Digital healthcare for the elderly: Smartphone-based joint angle analysis during sit-to-stand
Issued Date
2025-09-01
Resource Type
eISSN
2950550X
Scopus ID
2-s2.0-105018876143
Journal Title
Digital Engineering
Volume
6
Rights Holder(s)
SCOPUS
Bibliographic Citation
Digital Engineering Vol.6 (2025)
Suggested Citation
Kusakunniran W., Apidech H., Jaratdamrong P., Limroongreungrat W. Digital healthcare for the elderly: Smartphone-based joint angle analysis during sit-to-stand. Digital Engineering Vol.6 (2025). doi:10.1016/j.dte.2025.100050 Retrieved from: https://repository.li.mahidol.ac.th/handle/123456789/112726
Title
Digital healthcare for the elderly: Smartphone-based joint angle analysis during sit-to-stand
Author's Affiliation
Corresponding Author(s)
Other Contributor(s)
Abstract
Accurate kinematic analysis of sit-to-stand (STS) movements in elderly populations is crucial for assessing mobility and physical fitness. This study compares the validity and reliability of a novel smartphone application (App) for kinematic analysis during STS tests against optical motion capture systems (OMCs). We analyzed data from 57 trials involving elderly participants using both systems. The STS App used Linear Regression (LR) to refine polynomial equations, minimizing discrepancies in trunk, hip, and knee joint angle measurements relative to OMCs.
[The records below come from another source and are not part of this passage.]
Background: an optimization exercise with open tools, aiming at small area, a short achievable clock period and few clock cycles. Do not read the settings as production practice. The RTL was checked by simulation tests, not by an equivalence proof against the original design.

Design dirty_page_display_refresh_core, start of the top module:
module dirty_page_display_refresh_core
(
   input  logic                                clock,
   input  logic                                reset,
   input  logic                                req_valid,
   output logic                                req_stall,
   input  logic [7:0]                          req_byte,
   input  logic                                req_frame_start,
   output logic                                rsp_valid,
   input  logic                                rsp_stall,
   output logic                                rsp_is_data,
   output logic [63:0]                         rsp_payload,
   output logic [3:0]                          rsp_byte_count,
   output logic                                rsp_write_end,
   output logic                                rsp_last,
   input  logic                                csr_valid,
   output logic                                csr_ready,
   input  logic [1:0]                          csr_index,
   input  logic [7:0]                          csr_wdata
);
make LEC_CHECK=0 ABC_CLOCK_PERIOD_IN_PS=3000 CAP_MARGIN=20 CORE_ASPECT_RATIO=2 CORE_MARGIN=2 CORE_UTILIZATION=60 CTS_BUF_LIST=sky130_fd_sc_hd__clkbuf_16 CTS_CLUSTER_DIAMETER=70 CTS_CLUSTER_SIZE=26 PLACE_DENSITY=0.7 SETUP_SLACK_MARGIN=5 SLEW_MARGIN=20 SYNTH_MEMORY_MAX_BITS=16384 finish   # period 8.0 ns
run.sh (not shown) runs the stock make flow with config.mk's settings and CLKGATE_MAP_FILE= SYNTH_SCRIPT=/design/flow/synth_recipe.tcl, a recipe that flattens the netlist after the stock synthesis.
Testbench counts at the start, summed over its fixed seeds: cycles 49,905.
Rerun with:
--- a/flow/design.v
+++ b/flow/design.v
@@ -35,36 +35,40 @@
          end
       end
    end
    always_ff @(posedge clock) begin
       ring <= ring_in;
    end
    always_comb begin
       for (int j = 0; j < NT; j++) tap_q[j] = ring[8*(j*K) +: 8];
-      for (int i = 0; i < NWIN; i++) win_q[i] = ring[8*((WOFF+8+i*WS)%N) +: 8];
+      for (int i = 0; i < NWIN; i++) win_q[i] = ring[8*((WOFF+9+i*WS)%N) +: 8];
    end
    logic [7:0] tap_grp [NT/16];
    always_comb begin
       for (int h = 0; h < NT/16; h++) begin
          tap_grp[h] = '0;
          for (int l = 0; l < 16; l++) tap_grp[h] |= tap_q[16*h+l] & {8{cmp_lo[l]}};
          cmp_diff[h] = cmp_hi[h] && ((tap_grp[h] ^ cmp_byte) != 8'd0);
       end
    end
    logic [7:0] win_grp [NWIN/16];
+   logic [7:0] win_grp_ff [NWIN/16];
+   logic [NWIN/16-1:0] rd_hi_ff;
    always_comb begin
-      rd_byte = '0;
       for (int h = 0; h < NWIN/16; h++) begin
          win_grp[h] = '0;
          for (int l = 0; l < 16; l++) win_grp[h] |= win_q[16*h+l] & {8{rd_lo[l]}};
-         rd_byte |= win_grp[h] & {8{rd_hi[h]}};
       end
+      rd_byte = '0;
+      for (int h = 0; h < NWIN/16; h++) rd_byte |= win_grp_ff[h] & {8{rd_hi_ff[h]}};
    end
    always_ff @(posedge clock) begin
+      for (int h = 0; h < NWIN/16; h++) win_grp_ff[h] <= win_grp[h];
+      rd_hi_ff <= rd_hi;
       rd_hist <= {rd_byte ^ {8{rd_inv}}, rd_hist[63:8]};
    end
    assign rd_data = rd_hist;
 endmodule
 module dirty_page_display_refresh_core
 (
    input  logic                                clock,
    input  logic                                reset,
@@ -89,17 +93,17 @@
    localparam int NWIN = 64;
    localparam int WOFF = 5;
    localparam int LK = $clog2(K);
    localparam int NT = N / K;
    localparam int LT = $clog2(NT);
    localparam int WS = N / NWIN;
    localparam int LS = $clog2(WS);
    localparam int LW = $clog2(NWIN);
-   localparam int RT0 = (WOFF + 8) / K + 1;
+   localparam int RT0 = (WOFF + 9) / K + 1;
    logic [7:0] cols_ff;     
    logic [3:0] pages_ff;    
    assign csr_ready = 1'b1;
    always_ff @(posedge clock) begin
       if (reset) begin
          cols_ff <= 8'd128;
          pages_ff <= 4'd8;
       end else if (csr_valid) begin
@@ -123,17 +127,18 @@
    logic [7:0]     ram_wr_lo;
    logic [NT/16-1:0] ram_rd_hi;
    logic [15:0]    ram_rd_lo;
    logic [7:0]     ram_wr_data;
    logic [3:0]     ram_cmp_diff;
    logic [7:0]     ram_cmp_byte;
    logic [NWIN/16-1:0] r_rd_hi;    
    logic [15:0]    r_rd_lo;
-   logic           r_rd_inv;   
+   logic           r_rd_inv_e;  
+   logic           r_rd_inv;    
    logic [63:0]    ram_rd_data;
    dpdr_ram #(.N(N), .K(K), .NWIN(NWIN), .WOFF(WOFF)) u_ring (
       .clock   (clock),
       .wr_hi   (ram_wr_hi),
       .wr_lo   (ram_wr_lo),
       .wr_data (ram_wr_data),
       .cmp_hi  (ram_rd_hi),
       .cmp_lo  (ram_rd_lo),
@@ -348,16 +353,17 @@
    logic [2:0]    r_page;
    logic [1:0]    r_step;     
    logic [3:0]    r_word;
    logic [9:0]    r_slot;
    logic          r_match;
    logic [LW-1:0] r_win;
    logic [LW-1:0] r_win_next;
    logic [2:0]    r_age;      
+   logic [2:0]    r_age_d;    
    logic [2:0]    r_age_next;
    logic [3:0]    r_count;
    logic          r_final;
    logic          r_done;
    logic        out_free;
    logic        load;
    logic        adv;
    logic [9:0]  r_slot_next;
@@ -448,23 +454,25 @@
             r_step <= r_step + 2'd1;
          end
       end
    end
    always_ff @(posedge clock) begin
       if (sq_pop) r_page <= sq[sq_rd];
       r_word <= r_word_next;
       r_slot <= r_slot_next;
-      r_match <= r_match_next && (r_age == 3'd7);
+      r_match <= r_match_next && (r_age_d == 3'd7);
+      r_age_d <= r_age;
       r_win <= r_win_next;
       r_final <= r_final_next;
       r_count <= r_count_next;
       for (int l = 0; l < 16; l++) r_rd_lo[l] <= (r_win_next[3:0] == 4'(l));
       for (int h = 0; h < NWIN/16; h++) r_rd_hi[h] <= (r_win_next[LW-1:4] == (LW-4)'(h));
-      r_rd_inv <= ((RT0 + int'(r_win_next) * (WS/K)) % 2 == 0);
+      r_rd_inv_e <= ((RT0 + int'(r_win_next) * (WS/K)) % 2 == 0);
+      r_rd_inv <= r_rd_inv_e;
    end
    always_comb begin
       r_data = '0;
       for (int i = 0; i < 8; i++) begin
          if (4'(i) < r_count) r_data[8*i +: 8] = ram_rd_data[8*i +: 8];
       end
    end
    always_comb begin
Result: Utilization hardly moves; wire length rose slightly; non-clock buffer count fell by 3; fmax fell slightly; die area rose slightly; cell area rose slightly; first-iteration DRC count rose slightly; global-route usage is about the same; worst setup slack gets worse by 0.014 ns; via count rose slightly.
Testbench counts after the change, summed over its fixed seeds: cycles 50,049.

## static timing again, ports no longer ideal
How much do the figures lean on ideal ports? The routed layouts below were timed once more, with nothing changed but the port constraints. Step 1 sets driving cells, clkbuf_16 on the clock port and buf_2 on the other inputs (assumed; they add their load-dependent delay and slew). Step 2 also shifts input and output timing later by t, the mid clock arrival at the registers, as if the neighbouring blocks saw the same clock. a / b / c = ideal / step 1 / step 2; a / b = the first two.
| run | t (ns) | setup slack, ns | clock arrival spread, ns |
|---|---|---|---|
| the first run | 1.021 | 4.928 / 4.864 / 4.141 | 0.086 / 0.086 |
| the second run | 1.052 | 4.914 / 4.795 / 4.122 | 0.100 / 0.100 |
After both steps setup and hold are still met in every run listed. The setup slack of the second run, which loses most, moves by -0.119 ns with the drivers and by -0.792 ns with both steps.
The predictive model achieved high accuracy, with R2 values of 0.92–0.96 across joints. MAE and RMSE values showed good agreement between the STS App and OMCs, indicating effective polynomial coefficient optimization. No significant differences were observed between the STS App and the OMCs across all parameters. The STS App's automated features improved data collection and accuracy, mitigating manual timekeeping biases. Time duration comparisons between the STS App and the OMCs showed no significant differences, further supporting the STS App's applicability in real-world scenarios. Future enhancements should focus on improving the approach to offer a cost-effective and practical alternative for kinematic analysis, with significant potential for clinical and community applications.